Identifying Factors Associated With Horizontal Violence Among Registered Nurses

Sunday, 17 November 2019

Barbara Brunt, MA, MN, RN-BC, NE-BC, FABC
Brunt Consulting Services, Akron, OH, USA
Christine Benson, MSN, RN-BC
Summa Health System, Akron, OH, USA

Background/Significance: Horizontal violence (HV) is a global phenomenon with individual, organizational, and financial impacts. Individual impact includes emotional aspects, such as anger, decreased self-esteem and lack of motivation. Social impact includes strained relationships and low interpersonal support. Depression, stress and burnout create a psychological impact, which can result in physical manifestations of illness (Bartholomew, 2014). Patient safety is also at risk. The American Nurses Association (ANA) has issued a statement regarding the detrimental effect of disruptive behavior of both patients and nurses and has identified solutions to address the problem (ANA, 2015). It is imperative that definitive action be taken to address the problem of HV and its impact on health professionals and patients.

Method: The purpose of this cross-sectional design study is to examine what factors contribute to the occurrence of horizontal violence (HV) perceived by nurses in a hospital setting. Specific aims are to examine the relationship between nurses’ demographic factor, their beliefs and behaviors consistent with oppression, their perception regarding the amount of organizational empowerment, and HV they experience at work. The conceptual model used will identify the relationships between nurses’ personal characteristics, oppression, horizontal violence, and empowerment. Three established research questionnaires (Nurse Workplace Scale, Negative Acts Questionnaire, and Conditions for Workplace Effectiveness Questionnaire). and a demographic questionnaire will be sent to all registered nurses working at an urban health system. Descriptive statistics will include sex, educational preparation, race/ethnicity, age, years of nursing experience, certification and division.

Results: Responses will be analyzed using SPSS software, including descriptive statistics, univariate analyses, and multivariate regression model. Each variable will be summarized using descriptive statistics such as means, standard deviations, frequencies, and percentage. Univariate analyses (t tests and Pearson’s correlations) and analysis of variances (ANOVAs) will be performed to test for associations between nurses’ personal characteristics and the three constructs of oppression, empowerment, and HV.

Discussion: The first step in eliminating HV in the nursing workplace is to identify factors associated with this phenomenon. It is imperative that definitive action be taken to address the problem of HV and its impact on health professionals and patients. Data from this study will be analyzed to identify strategies to decrease the incidence of horizontal violence.

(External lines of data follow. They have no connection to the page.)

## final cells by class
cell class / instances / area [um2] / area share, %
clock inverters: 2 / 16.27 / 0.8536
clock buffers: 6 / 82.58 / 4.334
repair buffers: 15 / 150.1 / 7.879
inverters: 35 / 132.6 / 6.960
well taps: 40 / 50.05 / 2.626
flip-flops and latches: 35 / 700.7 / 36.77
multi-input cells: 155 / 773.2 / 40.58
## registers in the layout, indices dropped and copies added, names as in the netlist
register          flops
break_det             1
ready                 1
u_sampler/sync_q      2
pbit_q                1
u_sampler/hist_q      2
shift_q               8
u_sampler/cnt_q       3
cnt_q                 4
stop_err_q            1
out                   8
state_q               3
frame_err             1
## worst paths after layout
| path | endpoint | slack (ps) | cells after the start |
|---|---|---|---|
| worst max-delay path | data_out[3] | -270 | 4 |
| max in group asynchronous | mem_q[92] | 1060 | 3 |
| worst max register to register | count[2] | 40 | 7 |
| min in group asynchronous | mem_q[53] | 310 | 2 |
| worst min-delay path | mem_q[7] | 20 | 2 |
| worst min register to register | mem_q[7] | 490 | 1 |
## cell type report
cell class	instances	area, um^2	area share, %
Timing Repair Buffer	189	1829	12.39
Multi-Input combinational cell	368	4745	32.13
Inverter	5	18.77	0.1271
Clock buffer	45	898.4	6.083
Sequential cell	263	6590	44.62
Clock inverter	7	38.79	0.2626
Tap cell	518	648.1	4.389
==> config.mk <==
export PLATFORM = sky130hd
export DESIGN_NAME = multicycle_control_unit
export DESIGN_NICKNAME = d
export VERILOG_FILES = /design/src/rtl/cu_pkg.sv /design/src/rtl/cond_logic.sv /design/src/rtl/multicycle_control_unit.sv
export SDC_FILE = /design/constraint.sdc
export NUM_CORES = 1
export LEC_CHECK = 0
export BUFFER_PORTS_ARGS = -buffer_cell sky130_fd_sc_hd__buf_4
export CORE_AREA = 2 2 41 58
export DETAILED_ROUTE_END_ITERATION = 8
export DIE_AREA = 0 0 43 60
export MAX_ROUTING_LAYER = met4
export PLACE_DENSITY_LB_ADDON = 0.12
export SLEW_MARGIN = 40
export SYNTH_ARGS = -nofsm -noshare
export SYNTH_HDL_FRONTEND = slang
export SYNTH_HIERARCHICAL = 1
export SYNTH_SLANG_ARGS = --single-unit
export TNS_END_PERCENT = 1
==> constraint.sdc <==
create_clock -name clk -period 2.5 [get_ports clk]
set_input_delay 0 -clock clk [delete_from_list [all_inputs] [get_ports clk]]
set_output_delay 0 -clock clk [all_outputs]
set_load 0.005 [all_outputs]
## config.mk

```make
export PLATFORM = sky130hd
export DESIGN_NAME = uart_instruction_handler
export DESIGN_NICKNAME = d
export VERILOG_FILES = /design/src/rtl/uart_instruction_handler.sv
export SDC_FILE = /design/constraint.sdc
export NUM_CORES = 1
export LEC_CHECK = 0
export BUFFER_PORTS_ARGS = -buffer_cell sky130_fd_sc_hd__buf_2
export CAP_MARGIN = 20
export CORE_MARGIN = 8
export CORE_UTILIZATION = 55
export CTS_BUF_LIST = sky130_fd_sc_hd__clkbuf_8
export DETAILED_ROUTE_END_ITERATION = 16
export PLACE_DENSITY = 0.74
export SLEW_MARGIN = 20
export SYNTH_ARGS = -nofsm -noshare
export SYNTH_HDL_FRONTEND = slang
export SYNTH_SLANG_ARGS = --single-unit
export TNS_END_PERCENT = 1
```

## constraint.sdc

```tcl
create_clock -name clk -period 5.5 [get_ports clk]
set_input_delay 0.55 -clock clk [delete_from_list [all_inputs] [get_ports clk]]
set_output_delay 0.55 -clock clk [all_outputs]
set_load 0.005 [all_outputs]
```

## src/rtl/uart_instruction_handler.sv

```systemverilog
// UART receiver: assembles one DATA_BITS-wide instruction per 8N1-style frame
// (1 start, DATA_BITS data LSB first, 1 stop) and presents it as a sticky-ready word.
module uart_instruction_handler #(
  parameter int unsigned CLK_FREQ     = 50_000_000,
  parameter int unsigned BAUD_RATE    = 115_200,
  parameter int unsigned CLKS_PER_BIT = CLK_FREQ / BAUD_RATE,
  parameter int unsigned DATA_BITS    = 15
) (
  input  logic                 clk,
  input  logic                 reset,
  input  logic                 rx,
  output logic [DATA_BITS-1:0] instruction_out,
  output logic                 instruction_ready
);

  localparam int unsigned CNT_W = (CLKS_PER_BIT > 1) ? $clog2(CLKS_PER_BIT) : 1;
  localparam int unsigned IDX_W = (DATA_BITS > 1) ? $clog2(DATA_BITS) : 1;
  localparam logic [CNT_W-1:0] BIT_END  = CNT_W'(CLKS_PER_BIT - 1);
  localparam logic [CNT_W-1:0] HALF_END = CNT_W'(CLKS_PER_BIT / 2 - 1);
  localparam logic [IDX_W-1:0] LAST_IDX = IDX_W'(DATA_BITS - 1);

  typedef enum logic [2:0] {
    IDLE      = 3'd0,
    START     = 3'd1,
    DATA      = 3'd2,
    STOP      = 3'd3,
    WAIT_IDLE = 3'd4
  } state_t;

  state_t               state, state_n;
  logic [CNT_W-1:0]     cnt, cnt_n;
  logic [IDX_W-1:0]     idx, idx_n;
  logic [DATA_BITS-1:0] shreg, shreg_n;
  logic [DATA_BITS-1:0] out_n;
  logic                 ready_n;
  logic                 rx_meta, rx_s;

  // Two-flop synchronizer; idles high so reset never looks like a start bit.
  always_ff @(posedge clk) begin
    if (reset) begin
      rx_meta <= 1'b1;
      rx_s    <= 1'b1;
    end else begin
      rx_meta <= rx;
      rx_s    <= rx_meta;
    end
  end

  always_ff @(posedge clk) begin
    if (reset) begin
      state             <= IDLE;
      cnt               <= '0;
      idx               <= '0;
      shreg             <= '0;
      instruction_out   <= '0;
      instruction_ready <= 1'b0;
    end else begin
      state             <= state_n;
      cnt               <= cnt_n;
      idx               <= idx_n;
      shreg             <= shreg_n;
      instruction_out   <= out_n;
      instruction_ready <= ready_n;
    end
  end

  always_comb begin
    state_n = state;
    cnt_n   = cnt;
    idx_n   = idx;
    shreg_n = shreg;
    out_n   = instruction_out;
    ready_n = instruction_ready;
    unique case (state)
      IDLE: begin
        cnt_n = '0;
        if (!rx_s) state_n = START;
      end
      START: begin
        if (cnt == HALF_END) begin
          cnt_n = '0;
          idx_n = '0;
          if (!rx_s) begin
            ready_n = 1'b0;
            state_n = DATA;
          end else begin
            state_n = IDLE;
          end
        end else begin
          cnt_n = cnt + CNT_W'(1);
        end
      end
      DATA: begin
        if (cnt == BIT_END) begin
          cnt_n        = '0;
          shreg_n[idx] = rx_s;
          if (idx == LAST_IDX) begin
            idx_n   = '0;
            state_n = STOP;
          end else begin
            idx_n = idx + IDX_W'(1);
          end
        end else begin
          cnt_n = cnt + CNT_W'(1);
        end
      end
      STOP: begin
        if (cnt == BIT_END) begin
          cnt_n = '0;
          // A low stop bit is a framing error: the word is dropped.
          if (rx_s) begin
            out_n   = shreg;
            ready_n = 1'b1;
            state_n = IDLE;
          end else begin
            state_n = WAIT_IDLE;
          end
        end else begin
          cnt_n = cnt + CNT_W'(1);
        end
      end
      WAIT_IDLE: begin
        cnt_n = '0;
        if (rx_s) state_n = IDLE;
      end
      default: state_n = IDLE;
    endcase
  end

endmodule

```

; Yosys cells after proc, flatten, opt, wreduce, memory -nomap -nowiden
; Index checks and enable logic that the tools add are counted.
[op_classes]
shifts = 0
bitwise = 0
n_mul = 0
n_mux = 24
reduce_logical = 12
n_lt_le_gt_ge = 2
n_eq_ne = 15
n_addsub = 2
n_div = 0
[ops]
columns = operator, count
row1 = $pmux 9 s3, 1
row2 = $mux 3, 7
row3 = $mux 9, 2
row4 = $ne 2x2->1 const B, 8
row5 = $bwmux 15, 1
row6 = $pmux 3 s5, 1
row7 = $mux 4, 3
row8 = $add 9x1->9 const B, 1
row9 = $eq 9x8->1 const B, 1
row10 = $eq 9x9->1 const B, 1
row11 = $pmux 4 s2, 1
row12 = $eq 3x2->1 const B, 2
row13 = $reduce_and 3->1, 2
row14 = $reduce_and 6->1, 1
row15 = $lt 4x5->1 const B, 1
row16 = $mux 1, 5
row17 = $reduce_and 5->1, 1
row18 = $add 4x1->4 const B, 1
row19 = $demux 1 s4, 1
row20 = $eq 4x4->1 const B, 1
row21 = $ge 4x1->1 const B, 1
row22 = $reduce_bool 2->1, 2
row23 = $reduce_or 2->1, 2
row24 = $eq 3x1->1 const B, 1
row25 = 7 further kinds, 7
[word_totals]
input_bits = 3
mem_bits_ro = 0
ff_bits = 49
memories = 0
latchBits = 0
elab_cells = 63
out_inout_bits = 16
ramBits = 0

; Longest topological paths before layout
[depth]
word_depth = 5
mapped_depth = 9
depth_no_buf = 7

; Least setup slack after synthesis
; OpenSTA, ideal clock, no wires.
[synth_timing]
kind = register to register
startpoint = reg state[2]
endpoint = reg shreg[12]
setup_ns = 0.128
arrival_time_ns = 1.750
setup_slack_ns = 3.623
path_stages_with_launch = 8
path_cell_list = dfxtp_1 buf_6 or3b_4 or3_4 buf_6 nor4_4 mux2i_1 nor2_1
[synth_between]
elab_chain_len = 2
[synth_lines]
columns = element, line
row1 = start: declaration, 30  ; state_t state, state_n;
row2 = start signal: assignment, 58  ; state <= state_n;
row3 = $eq 3x2->1, 74  ; unique case (state)
row4 = $reduce_and 2->1 (no source line), n/a
row5 = end signal: assignment, 61  ; shreg <= shreg_n;
row6 = end: declaration, 33  ; logic [DATA_BITS-1:0] shreg, shreg_n;
; Every way passes these cells.
; A chain may end at the register's enable or synchronous reset.

; Final worst setup path
[layout_timing]
startpoint = reg cnt[0]
endpoint = reg instruction_out[6]
[layout_between]
elab_chain_len = 2
[layout_lines]
columns = element, line
row1 = start: declaration, 31  ; logic [CNT_W-1:0] cnt, cnt_n;
row2 = start signal: assignment, 59  ; cnt <= cnt_n;
row3 = $eq 9x9->1, 108  ; if (cnt == BIT_END) begin
row4 = $reduce_and 3->1 (no source line), n/a
row5 = end signal: assignment, 62  ; instruction_out <= out_n;
row6 = end: declaration, 12  ; output logic [DATA_BITS-1:0] instruction_out,
; Every way passes these cells.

Conclusion: This study will replicate a study done by Mahr (2015) in a larger setting to identify if the results are similar. In this model HV represents the harmful behaviors nurses exhibit toward one another in the workplace. It is assumed that nurses’ personal characteristics influence the degree to which they experience oppression, empowerment, and HV in their workplace. Oppression is another factor that may affect the amount of HV experienced in the workplace. The proposition in this model is that oppression is positively related to the prevalence of HV. As oppression increases, so does the amount of HV nurses experience. Finally, this model proposed that empowerment has an inverse relationship with HV, so as nurses become more empowered, they are less likely to commit acts of HV. This study will share information that will help colleagues throughout the world improve global health by identifying factors contributing to HV and creating strategies to improve the work environment. Nursing implications will be shared based on the results.